Finland and Sweden share a long history, similar legal systems, and an economic and social model. Finland was an integral part of Sweden for almost 700 years from around 1150 until the Finnish War of 1809 after which Finland became an autonomous part of the Russian Empire as the Grand Duchy of Finland. Since Finland gained its full independence from Russia in 1917, Finland and Sweden have been close partners, enjoying a special relationship. The number of Finnish-Swedish connections and the quality of cooperation in most areas of the government is unique when compared to other international relations involving both countries. The Swedish language has an official status in Finland, whilst Finns form the largest ethnic minority in Sweden, estimated to be about 675,000.

Relationships are maintained at the highest political level on a regular basis, and interactions between public authorities and civil society are very strong. New elements of the special relationship are the official minority language status that the Finnish language received in Sweden, as well as the business integration between the two countries.

Finland and Sweden joined the European Union together in 1995. Following the Russian invasion of Ukraine in February 2022, both countries applied to join NATO together in May of that year. Russia stopped its electricity export to Finland, with Finland electing to import from Sweden as a result. Finland became a member of NATO on 4 April 2023 and Sweden became a member of NATO on 7 March 2024.

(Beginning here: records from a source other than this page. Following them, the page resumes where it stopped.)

**src/rtl/sva_range_seq_gen.sv**
```systemverilog
// Stimulus generator for a |-> ##[MIN_DLY:MAX_DLY] b checkers: each accepted request
// emits one a_out pulse and one b_out pulse D cycles later, with D fixed, random or out-of-window.
module sva_range_seq_gen #(
    parameter int          MIN_DLY   = 1,
    parameter int          MAX_DLY   = 3,
    parameter int          CNT_W     = 8,
    parameter logic [15:0] LFSR_SEED = 16'hACE1
) (
    input  logic             clk,
    input  logic             rst_n,
    input  logic             start,
    input  logic [1:0]       mode,
    input  logic [CNT_W-1:0] dly_in,
    output logic             ready,
    output logic             a_out,
    output logic             b_out,
    output logic [CNT_W-1:0] issued_dly,
    output logic             expect_pass,
    output logic             done,
    output logic             cfg_err,
    output logic [CNT_W-1:0] txn_count
);

    localparam logic [CNT_W-1:0] MIN_C   = CNT_W'(MIN_DLY);
    localparam logic [CNT_W-1:0] RANGE_C = CNT_W'(MAX_DLY - MIN_DLY + 1);
    localparam logic [CNT_W-1:0] EARLY_C = CNT_W'(MIN_DLY - 1);
    localparam logic [CNT_W-1:0] LATE_C  = CNT_W'(MAX_DLY + 1);

    typedef enum logic [1:0] {S_IDLE, S_ANT, S_WAIT} state_t;

    state_t           state_q, state_d;
    logic [CNT_W-1:0] cnt_q, cnt_d;
    logic [CNT_W-1:0] dly_q, dly_d;
    logic [CNT_W-1:0] txn_q, txn_d;
    logic [15:0]      lfsr_q, lfsr_d;
    logic             pass_q, pass_d;
    logic             ready_q, ready_d;
    logic             a_q, a_d;
    logic             b_q, b_d;
    logic             cfg_q, cfg_d;

    logic             req, reject, accept;
    logic [CNT_W-1:0] lfsr_lo;
    logic [CNT_W-1:0] new_dly;

    always_ff @(posedge clk or negedge rst_n) begin
        if (!rst_n) begin
            state_q <= S_IDLE;
            cnt_q   <= '0;
            dly_q   <= '0;
            txn_q   <= '0;
            lfsr_q  <= LFSR_SEED;
            pass_q  <= 1'b0;
            ready_q <= 1'b0;
            a_q     <= 1'b0;
            b_q     <= 1'b0;
            cfg_q   <= 1'b0;
        end else begin
            state_q <= state_d;
            cnt_q   <= cnt_d;
            dly_q   <= dly_d;
            txn_q   <= txn_d;
            lfsr_q  <= lfsr_d;
            pass_q  <= pass_d;
            ready_q <= ready_d;
            a_q     <= a_d;
            b_q     <= b_d;
            cfg_q   <= cfg_d;
        end
    end

    // Pulse outputs are computed one cycle ahead so they come straight from flops.
    always_comb begin
        lfsr_d  = {lfsr_q[14:0], lfsr_q[15] ^ lfsr_q[13] ^ lfsr_q[12] ^ lfsr_q[10]};
        lfsr_lo = CNT_W'(lfsr_q);

        unique case (mode)
            2'b00:   new_dly = dly_in;
            2'b01:   new_dly = MIN_C + (lfsr_lo % RANGE_C);
            2'b10:   new_dly = EARLY_C;
            default: new_dly = LATE_C;
        endcase

        req    = start && ready_q;
        reject = req && (mode == 2'b10) && (MIN_DLY == 0);
        accept = req && !reject;

        state_d = state_q;
        cnt_d   = cnt_q;
        dly_d   = dly_q;
        pass_d  = pass_q;
        a_d     = 1'b0;
        b_d     = 1'b0;
        cfg_d   = reject;
        txn_d   = b_q ? txn_q + CNT_W'(1) : txn_q;

        unique case (state_q)
            S_IDLE: begin
                if (accept) begin
                    state_d = S_ANT;
                    dly_d   = new_dly;
                    pass_d  = (int'(new_dly) >= MIN_DLY) && (int'(new_dly) <= MAX_DLY);
                    a_d     = 1'b1;
                    b_d     = (new_dly == '0);
                end
            end
            S_ANT: begin
                if (dly_q == '0) begin
                    state_d = S_IDLE;
                end else begin
                    state_d = S_WAIT;
                    cnt_d   = dly_q - CNT_W'(1);
                    b_d     = (dly_q == CNT_W'(1));
                end
            end
            S_WAIT: begin
                if (cnt_q == '0) begin
                    state_d = S_IDLE;
                end else begin
                    cnt_d = cnt_q - CNT_W'(1);
                    b_d   = (cnt_q == CNT_W'(1));
                end
            end
            default: state_d = S_IDLE;
        endcase

        ready_d = (state_d == S_IDLE);
    end

    assign ready       = ready_q;
    assign a_out       = a_q;
    assign b_out       = b_q;
    assign done        = b_q;
    assign cfg_err     = cfg_q;
    assign issued_dly  = dly_q;
    assign expect_pass = pass_q;
    assign txn_count   = txn_q;

endmodule

```
**config.mk**
```make
export PLATFORM = sky130hd
export DESIGN_NAME = sva_range_seq_gen
export DESIGN_NICKNAME = d
export VERILOG_FILES = /design/src/rtl/sva_range_seq_gen.sv
export SDC_FILE = /design/constraint.sdc
export NUM_CORES = 1
export LEC_CHECK = 0
export CAP_MARGIN = 15
export CORE_MARGIN = 2
export CORE_UTILIZATION = 55
export CTS_CLUSTER_DIAMETER = 50
export DETAILED_ROUTE_END_ITERATION = 10
export PLACE_DENSITY = 0.82
export SYNTH_ARGS = -nofsm -noshare
export SYNTH_HDL_FRONTEND = slang
export SYNTH_SLANG_ARGS = --single-unit
```
**constraint.sdc**
```tcl
create_clock -name clk -period 5.4 [get_ports clk]
set_input_delay 1.08 -clock clk [delete_from_list [all_inputs] [get_ports clk]]
set_output_delay 1.08 -clock clk [all_outputs]
set_load 0.02 [all_outputs]
```
# ---- Word-level counts from Yosys, hierarchy flattened
# Index checks and enable logic that the tools add are counted.
dict set report totals {
  ff_bits 46
  inputBits 13
  output_inout_bits 22
  word_cells 52
}
dict set report op_classes {
  addsub 4
  div 1
  magnitude_cmp 2
  n_eq_ne 8
  muxes 14
  n_bitwise 3
  n_reduce_logical 11
}
# cell n
set ops {}
lappend ops {{zero test 8 bit} 3}
lappend ops {{case mux 8 bit (3 select lines)} 1}
lappend ops {{equality test 8 x 1 -> 1 bit (second input constant)} 2}
lappend ops {{2-to-1 mux 8 bit} 2}
lappend ops {{case mux 8 bit (2 select lines)} 1}
lappend ops {{subtractor 8 x 1 -> 8 bit (second input constant)} 2}
lappend ops {{adder 1 x 8 -> 8 bit (first input constant)} 1}
lappend ops {{adder 8 x 1 -> 8 bit (second input constant)} 1}
lappend ops {{greater-or-equal comparator 8 x 1 -> 1 bit (second input constant)} 1}
lappend ops {{less-or-equal comparator 8 x 2 -> 1 bit (second input constant)} 1}
lappend ops {{modulo 8 x 2 -> 8 bit (second input constant)} 1}
lappend ops {{zero test 2 bit} 3}
lappend ops {{2-to-1 mux 2 bit} 3}
lappend ops {{case mux 2 bit (3 select lines)} 1}
lappend ops {{2-to-1 mux 1 bit} 5}
lappend ops {{equality test 2 x 1 -> 1 bit (second input constant)} 2}
lappend ops {{equality test 2 bit (second input constant)} 2}
lappend ops {{!= test 2 bit (second input constant)} 2}
lappend ops {{case mux 1 bit (3 select lines)} 1}
lappend ops {{AND reduction 3 bit} 1}
lappend ops {{bitwise XOR 1 bit} 3}
lappend ops {{logical AND 1 bit} 2}
lappend ops {{AND reduction 2 bit} 1}
lappend ops {{nonzero test 2 bit} 1}

# ---- Longest topological paths before layout
# Gate-level depths: netlist of run 1.
dict set report logic_depth {
  word_depth 6
  mapped_depth 22
  ltp_nobuf 19
}

# ---- Worst setup path after synthesis of run 1
# OpenSTA, ideal clock, no wires.
dict set report synth_timing {
  path_kind {reg2reg}
  start {register lfsr_q[7]}
  end {register b_q (netlist: b_out)}
  setup_time_ns 0.104
  arrival_ns 4.198
  t_required_ns 5.296
  path_slack_ns 1.098
  path_stages_with_launch 23
  path_buffers 3
  period_less_slack_ns 4.302
  path_cell_list {dfstp_2 > buf_2 > xor2_1 > o21ai_0 > a211oi_1 > or3_1 > buf_2 > ha_1 > clkbuf_1 > inv_1 > and4_1 > o21ai_0 > ha_1 > nor2_1 > nand2_1 > mux2_2 > ha_1 > nor3_1 > mux2i_1 > and3_1 > a211oi_1 > nand2_1 > o41ai_2}
}
dict set report synth_between {
  elab_chain_cells 6
}
# element line
set synth_rtl {}
lappend synth_rtl {{start, declared} 35} ;# logic [15:0] lfsr_q, lfsr_d;
lappend synth_rtl {{start signal, assigned} 63} ;# lfsr_q <= lfsr_d;
lappend synth_rtl {{modulo 8 x 2 -> 8 bit} 79} ;# 2'b01: new_dly = MIN_C + (lfsr_lo % RANGE_C);
lappend synth_rtl {{adder 1 x 8 -> 8 bit} 79}
lappend synth_rtl {{case mux 8 bit (3 select lines)} 77} ;# unique case (mode)
lappend synth_rtl {{zero test 8 bit} 104} ;# b_d = (new_dly == '0);
lappend synth_rtl {{2-to-1 mux 1 bit} 99} ;# if (accept) begin
lappend synth_rtl {{case mux 1 bit (3 select lines)} 97} ;# unique case (state_q)
lappend synth_rtl {{named net b_d} 39} ;# logic b_q, b_d;
lappend synth_rtl {{end signal, assigned} 56} ;# b_q <= 1'b0;
lappend synth_rtl {{end signal, assigned} 67} ;# b_q <= b_d;
lappend synth_rtl {{end, declared} 39}
# The timed path passes the listed nets, and every way through them passes these cells.
# A chain may end at the register's enable or synchronous reset.

# ---- Worst setup path in the final report of run 1
# Same ends and word-level chain as after synthesis.

==> summary.md, run 1 <==
| Metric | Value |
|---|---|
| Met3 GRT Util | `0.03910` |
| Crit path required time | `5.60 ns` |
| Core Util, Final | `0.6494` |
| First-pass GRT wire length | `10,610 um` |
| GRT Total Usage | `0.2226` |
| Clk buf depth | `2` |
| Post-synthesis mux area share | `0.04348` |
| Drt wl/cell | `15.10 um` |
| Diode count | `0` |
| GRT met2 Usage | `0.3451` |
| Worst Path Arrival | `5.09 ns` |
| Synth Area in Compound Gates | `0.2087` |
| Hold path depth | `0` |
| Total power | `0.001381 W` |
| Pre-antenna DRT Iters | `4` |
| Setup TNS | `0 ns` |
| Setup crit end kind | `flip-flop` |
| Fin cells | `397` |
| Total of max-cap violations | `0` |
| Sequential element share of the synthesized area | `0.4035` |
| Vias/cell | `5.982` |
| Area growth, synth to finish | `14.52%` |
| Final wirelength | `5995 um` |
| Seq cells post-synth | `46` |
| Die height | `between 70 and 80 um` |
| Startpoint types | `flip-flop` |
| Vias | `roughly 2,400` |
| HP Start | `lfsr_q[8]$_DFF_PN0_` |
| Layout cells sized above 1 | `0.07645` |
| Critical R2R Capture | `b_out$_DFF_PN0_` |
| Post-synth cell types | `60` |
| Simple-gate portion of the synthesized area | `0.1748` |
| Starting Density | `0.5671` |
| Area contributors post-synth | `dfrtp_1, dfstp_2, ha_1, xnor2_1, a21oi_1` |
| Die area | `0.005827 mm^2` |
| Site Rows | `26` |
| Final Hold Slack | `roughly 0.35 ns` |
| Outcome | `finished, final reports clean` |
| CTS Buf Count | `5` |
| Worst Skew | `0.009877 ns` |
| Largest net degree at the start of global routing | `47` |
| Crit-path max FO | `13` |
| Port bufs | `33` |
| Initial DRC Count | `151` |
| Post-Synth Adder-Cell Area | `0.05652` |
| Final ANT Viol Nets | `0` |
| Number of I/O pins | `35` |
| # fillers | `430` |
| Die width | `76.34 um` |
| Clk sinks | `46` |
| Final nets | `~350` |
| DRC violations left | `0` |
| Peak VDD IR | `0.1741 mV` |
| R2R depth | `19` |
| Hold_buf cts | `0` |
| Post-Synth XOR/XNOR Area | `0.05783` |
| GRT busiest layer | `met2` |
| Dpl cells | `389` |
| Worst slew pin tran | `around 0.97 ns` |
| P per Cell Area | `419.2 mW/mm^2` |
| Clk_lat worst skew | `0.30 ns` |
| Synthesized area | `~0.0029 mm^2` |
| CTS tree | `built` |
| Core ar. | `0.005075 mm^2` |
| Synth Warn # | `0` |
| R2R Setup Slk | `0.51 ns` |
| Clock root buffer | `clkbuf_8` |
| Async SR Flop Fraction | `1.000` |
| F_max | `0.2043 GHz` |
| Slew Limit Fails | `0` |
| EDFF count, synth | `0` |
| Rel. slew slack | `0.3539` |
| Syn Inst Count | `a little over 300` |
| Critical setup path kind | `reg2reg` |
| RSZ-0062 raised after global routing | `no` |
| Initial antenna violation count | `0` |
| Setup-failing EPs final | `0` |
| Fin crit period | `4.894 ns` |
| Vias in the first global route | `2,196` |
| Mean Syn Cell Area | `about 9.5 um^2` |
| Clk slew on worst S/H paths | `about 0.080 ns` |
| FF-to-FF Start | `lfsr_q[7]$_DFF_PN1_` |
| Hold WC Path Type | `reg2reg` |
| Remaining global-route overflow | `0` |
| FF+latch area | `0.001161 mm^2` |
| DP HPWL | `4396 um` |
| Period utilisation layout | `0.9064` |
| Largest family of logic cells by synthesized area | `compound AO/OA/AOI/OAI gates` |
| Share of the synthesized area in the top cell type | `0.3304` |
| Main flop type after synthesis | `dfrtp_1` |
| RD Place Congestion | `~0.93` |
| Met1 Resource Use GR | `0.3088` |
| Hold violation total from the final report | `0` |
| H-tree Lvls | `2` |
| P_leak | `1.399 nW` |
| Syn nets | `328` |
| Hold Path End | `lfsr_q[9]$_DFF_PN0_` |
| Area leader, netlist | `dfrtp_1` |
| Multi-input logic area | `between 0.0015 and 0.002 mm^2` |
worst max path at each step:
stage | startpoint | endpoint | slack [ns] | cells past startpoint
final | lfsr_q[7]$_DFF_PN1_ | b_out$_DFF_PN0_ | 0.51 | 19
after global placement | lfsr_q[7]$_DFF_PN1_ | b_out$_DFF_PN0_ | 0.69 | 18
after CTS | lfsr_q[7]$_DFF_PN1_ | b_out$_DFF_PN0_ | 0.51 | 19
after detailed placement | lfsr_q[7]$_DFF_PN1_ | expect_pass$_DFFE_PN0P_ | 0.53 | 19
after global routing | lfsr_q[7]$_DFF_PN1_ | b_out$_DFF_PN0_ | 0.01 | 19
after floorplan | lfsr_q[7]$_DFF_PN1_ | b_out$_DFF_PN0_ | 1.10 | 22
cell usage in the layout (no fill, tap or decap), types with 3 or more instances in the layout:
cell,count
clkdlybuf4s50_1,32
nor4_1,4
nor4b_1,3
and3_1,4
o211ai_1,5
nor3_1,9
mux2i_1,8
or3_1,7
xor2_1,8
nand4_1,4
o31ai_1,4
nor2_1,12
a21oi_1,19
nand2_1,20
a21o_1,6
xnor2_1,11
inv_1,18
dfstp_2,8
mux2_2,4
a211oi_1,3
o22a_1,7
dfrtp_1,38
nand3_1,11
o21ai_0,15
ha_1,12
clkbuf_8,5
cells in the mapped netlist, types with 2 or more instances:
| master | n |
|---|---|
| buf_4 | 2 |
| xnor2_1 | 11 |
| a22oi_1 | 2 |
| nor4_1 | 4 |
| nand3_1 | 11 |
| a21oi_1 | 19 |
| and3_1 | 4 |
| inv_1 | 18 |
| a21o_1 | 6 |
| nor2_1 | 12 |
| buf_2 | 4 |
| o22ai_1 | 2 |
| o31a_1 | 2 |
| a22o_1 | 2 |
| nand2b_1 | 2 |
| nand4b_1 | 2 |
| and4_1 | 2 |
| nor2b_1 | 2 |
| xor2_1 | 8 |
| o21ai_0 | 15 |
| a211oi_1 | 3 |
| clkbuf_1 | 8 |
| nor3_1 | 9 |
| o22a_1 | 7 |
| a31oi_1 | 2 |
| nand4_1 | 4 |
| mux2_2 | 4 |
| a21boi_0 | 2 |
| dfstp_2 | 8 |
| o211ai_1 | 5 |
| o31ai_1 | 4 |
| ha_1 | 13 |
| a221oi_1 | 2 |
| buf_6 | 2 |
| mux2i_1 | 8 |
| or3_1 | 7 |
| a211o_1 | 2 |
| nand2_1 | 20 |
| nor4b_1 | 3 |
| dfrtp_1 | 38 |
| nor3b_1 | 2 |
layout make-up:
class,count,area share
multi-input cells,222,0.4746
flip-flops and latches,46,0.3523
repair buffers,33,0.09871
well taps,70,0.02658
clock buffers,5,0.02088
inverters,18,0.02050
clock inverters,3,0.006454
kinds of logic (layout without fill, tap and decap cells):
group	after synthesis	count (layout)
flops	46	46
other cells	1	1
simple gates	91	91
fa+ha+maj	13	13
xor+xnor	19	19
compound gates	86	86
mux	12	12
buf+inv	34	59
power breakdown:
part | total (W) | switching [W] | internal [W] | leakage (nW)
logic | 0.000618 | 0.000328 | 0.000290 | 0.780
clock network | 0.000207 | 0.000116 | 0.0000909 | 0.0441
registers | 0.000557 | 0.000119 | 0.000437 | 0.575
sequential cells by signal, summed over array words and instances (netlist names):
register,count
txn_count,8
lfsr_q,16
a_out,1
cnt_q,8
expect_pass,1
issued_dly,8
b_out,1
state_q,2
ready,1
critical path, cell delays in order (launching register included):
cell and delay (ns):
dfstp_2 0.65, xor2_1 0.22, o21ai_0 0.10, a211oi_1 0.24
or3_1 0.36, ha_1 0.38, inv_1 0.14, and4_1 0.22
o21ai_0 0.24, ha_2 0.36, nor2_1 0.08, nand2_1 0.11
mux2_2 0.34, ha_1 0.25, nor3_1 0.24, mux2i_1 0.12
and3_1 0.19, a211oi_1 0.23, nand2_1 0.11, o41ai_2 0.20
timing repair:
action,CTS,global route
endpoints found under the setup margin,0,2
resized for setup,0,1
setup buffers,0,0
metal layers:
layer | wire length [um] | vias up
met3 | 252 | 12
met5 | 0 | -
met1 | 2844 | 1125
li1 | - | 1165
met4 | 143 | 0
met2 | 2754 | 73
per-stage QoR:
step	area, um^2	worst slack [ns]
2_1_floorplan	2878	1.098
5_1_grt	3296	0.01394
4_1_cts	3293	0.5109
6_report	3296	0.5056
3_5_place_dp	3203	0.5340
3_3_place_gp	3203	0.6922
Note: power is estimated with default switching activity, not from simulation.
==> run 2, diff against run 1 <==
--- a/config.mk
+++ b/config.mk
@@ -10,6 +10,7 @@
 export CORE_UTILIZATION = 55
 export CTS_CLUSTER_DIAMETER = 50
 export DETAILED_ROUTE_END_ITERATION = 10
+export GPL_TIMING_DRIVEN = 0
 export PLACE_DENSITY = 0.82
 export SYNTH_ARGS = -nofsm -noshare
 export SYNTH_HDL_FRONTEND = slang
==> summary.md, run 2 (synthesis gave the netlist of run 1 again) <==
| Metric | Value |
|---|---|
| Outcome | `finished, final reports clean` |
| Crit-path leading delay family | `simple AND/OR/NAND/NOR gates` |
| Rel. slew slack | `0.6236 (+0.2696)` |
| Commonest non-fill, non-tap cell in the layout | `dfrtp_1` |
| Die height | `76.34 um (unchanged)` |
| Setup TNS | `0 ns (unchanged)` |
| First-pass GRT wire length | `10,230 um (-3.6%)` |
| GRT Total Usage | `0.2128 (-0.009771)` |
| Port bufs | `33 (unchanged)` |
| DP HPWL | `4550 um (+3.5%)` |
| Vias in the first global route | `2,202 (+0.27%)` |
| Die width | `76.34 um (unchanged)` |
| Worst slew pin tran | `0.5647 ns (-0.4044 ns)` |
| CP cell instances | `buf_2, xor2_1, o21ai_0, a211oi_1, or3_1, buf_2, ha_1, inv_1, and4_1, o21ai_1, ha_1, nor2_1, nand2_1, mux2_2, ha_1, nor3_1, mux2i_1, and3_1, a211oi_1, nand2_1, o41ai_2` |
| Layout cells sized above 1 | `0.09621 (+0.01976)` |
| Comb pwr share | `0.455 (+0.008)` |
| F_max | `0.2063 GHz (+0.95%)` |
| P per Cell Area | `410.7 mW/mm^2 (-2.0%)` |
| Hold_buf cts | `0 (unchanged)` |
| Final nets | `368 (+4.5%)` |
| Initial antenna violation count | `0 (unchanged)` |
| Clock root buffer | `clkbuf_8` |
| Remaining global-route overflow | `0 (unchanged)` |
| Number of I/O pins | `35 (unchanged)` |
| Clk slew on worst S/H paths | `0.08 ns (about the same)` |
| CTS Buf Count | `5 (unchanged)` |
| DRC violations left | `0 (unchanged)` |
| Reg with most FFs | `lfsr_q` |
| Final wirelength | `6052 um (+0.95%)` |
| Clk sinks | `46 (unchanged)` |
| Final ANT Viol Nets | `0 (unchanged)` |
| Die area | `0.005827 mm^2 (unchanged)` |
| Hold WC Path Type | `reg2reg` |
| Site Rows | `26 (unchanged)` |
| Peak VDD IR | `0.1819 mV (+4.5%)` |
| Crit-path max FO | `10 (-3)` |
| Initial DRC Count | `112 (-26%)` |
| Setup crit end kind | `flip-flop` |
| RSZ-0062 raised after global routing | `no` |
| Crit path required time | `5.59 ns (about the same)` |
| P_leak | `1.471 nW (+5.1%)` |
| Vias/cell | `6.015 (+0.54%)` |
| Slowest stage delay, CP | `0.55 ns (-0.10 ns)` |
| Number of flip-flops under the largest register name | `16 (unchanged)` |
| Final Instance Area | `0.003395 mm^2 (+3.0%)` |
| Clk_lat worst skew | `0.30 ns (about the same)` |
| Largest net degree at the start of global routing | `29 (-38%)` |
| Critical Path Most Common Cell | `ha_1` |
| Vias | `2,484 (+4.6%)` |
| Drt wl/cell | `14.65 um (-3.0%)` |
| Period utilisation layout | `0.8978 (-0.008523)` |
| Seq pwr share | `0.398 (-0.005)` |
| Area growth, synth to finish | `17.96%` |
| RD Place Congestion | `0.9521 (+2.0%)` |
| Clk buf depth | `2 (unchanged)` |
| Core Util, Final | `0.6689 (+0.01948)` |
| Critical setup path kind | `reg2reg` |
| Starting Density | `0.5671 (unchanged)` |
| Slew Limit Fails | `0 (unchanged)` |
| Core ar. | `0.005075 mm^2 (unchanged)` |
| H-tree Lvls | `2 (unchanged)` |
| Setup-failing EPs final | `0 (unchanged)` |
| R2R Setup Slk | `0.55 ns (+0.05 ns)` |
| NetSw | `0.0005693 W (+1.0%)` |
| P_int | `0.0008248 W (+0.82%)` |
| CTS tree | `built` |
| Total of max-cap violations | `0 (unchanged)` |
| Worst Path Arrival | `5.04 ns (-0.05 ns)` |
| Fin crit period | `4.848 ns (-0.04602 ns)` |
| Diode count | `0 (unchanged)` |
| Hold violation total from the final report | `0 (unchanged)` |
| Crit path buf inv count | `3 (+2)` |
| Clk pwr share | `0.147 (-0.003)` |
| Dpl cell area | `0.003311 mm^2 (+3.4%)` |
| Worst Skew | `0.003105 ns (-0.006772 ns)` |
| Most frequent cells in the layout | `dfrtp_1, clkdlybuf4s50_1, nand2_1` |
| Pre-antenna DRT Iters | `4 (unchanged)` |
| Worst path slowest cell | `dfstp_2` |
| Switching Share | `0.4084 (+0.0005234)` |
| Startpoint types | `flip-flop` |
## run 2: changes by cell type in the layout (fill, tap and decap cells not counted), sizes merged
cell / previous run / this run
buf: 1 / 10
clkbuf: 5 / 12
clkinvlp: 1 / 0
inv: 18 / 19
## run 2: power by group through the flow
stage | clock, W | sequential (W) | combinational (W)
3_3_place_gp | 0 | 0.000553 | 0.000614
4_1_cts | 0.000210 | 0.000552 | 0.000635
6_report | 0.000205 | 0.000555 | 0.000634
3_5_place_dp | 0 | 0.000558 | 0.000631
2_1_floorplan | 0 | 0.000596 | 0.000358
5_1_grt | 0.000228 | 0.000568 | 0.000703
## run 2: final cells by class
cell class              instances  area [um^2]
inverters                      18        67.56
clock inverters                 3        18.77
multi-input cells             222         1562
clock buffers                   5        68.82
repair buffers                 34        345.3
flip-flops and latches         46         1161
well taps                      70        87.58
fillers                       429         1680
plain buffers                  15        83.83
## run 2: repair_timing
action,CTS,global route
setup buffers,0,0
gates resized for setup,0,1
endpoints found under the setup margin,0,2
## run 2: per-stage QoR
| step | total power, W | cells | setup WS [ns] | hold WS, ns |
|---|---|---|---|---|
| 2_1_floorplan | 0.0009543 | 302 | 1.098 | 0.3312 |
| 3_3_place_gp | 0.001168 | 405 | 0.3851 | 0.3370 |
| 3_5_place_dp | 0.001188 | 406 | 0.3786 | 0.3418 |
| 4_1_cts | 0.001398 | 414 | 0.3510 | 0.3514 |
| 5_1_grt | 0.001500 | 413 | 0.08090 | 0.3679 |
| 6_report | 0.001394 | 413 | 0.5516 | 0.3543 |
## run 2: worst paths after layout
path | start | endpoint | cells after the start
max in group asynchronous | rst_n | lfsr_q[15]$_DFF_PN1_ | 2
max reg2reg | lfsr_q[7]$_DFF_PN1_ | b_out$_DFF_PN0_ | 21
min | lfsr_q[9]$_DFF_PN0_ | lfsr_q[10]$_DFF_PN1_ | 0
max | lfsr_q[7]$_DFF_PN1_ | b_out$_DFF_PN0_ | 21
min in group asynchronous | rst_n | txn_count[5]$_DFFE_PN0P_ | 1
min reg2reg | lfsr_q[9]$_DFF_PN0_ | lfsr_q[10]$_DFF_PN1_ | 0
## run 2: metal layers
metal | track usage | part of all wire
met5 | 0 | 0
met4 | 0.08182 | 0.023
met3 | 0.03081 | 0.046
met2 | 0.3389 | 0.47
met1 | 0.2956 | 0.46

Finland has an embassy in Stockholm, consulate general in Gothenburg and 21 consulates in Borlänge, Borås, Eskilstuna, Gävle, Haparanda, Halmstad, Karlshamn, Karlskoga, Karlstad, Landskrona, Luleå, Malmö, Norrköping, Oskarshamn, Skellefteå, Sundsvall, Trollhättan, Uppsala, Umeå, Visby and Västerås. Sweden has an embassy in Helsinki, consulate general in Mariehamn, and 17 consulates in Joensuu, Jyväskylä, Kokkola, Kotka, Kuopio, Lahti, Lappeenranta, Mikkeli, Oulu, Jakobstad, Pori, Raseborg, Rovaniemi, Tampere, Tornio, Turku and Vaasa.

On a larger scale, both Finland and Sweden also share a special relationship with the other Nordic countries: Denmark, Iceland and Norway, and these five countries are members of the Nordic Council. In addition to the European Union and NATO, both countries are full members of the Council of Europe, the Organization for Security and Co-operation in Europe, and the Joint Expeditionary Force.

==History==

=== Viking period and Swedish crusades ===
Contact between what is now Sweden and what is now Finland was considerable even during pre-Christian times. The Vikings were known to Finns due to both their participation in commerce and their plundering. There is evidence of possible Viking settlements on the Finnish mainland.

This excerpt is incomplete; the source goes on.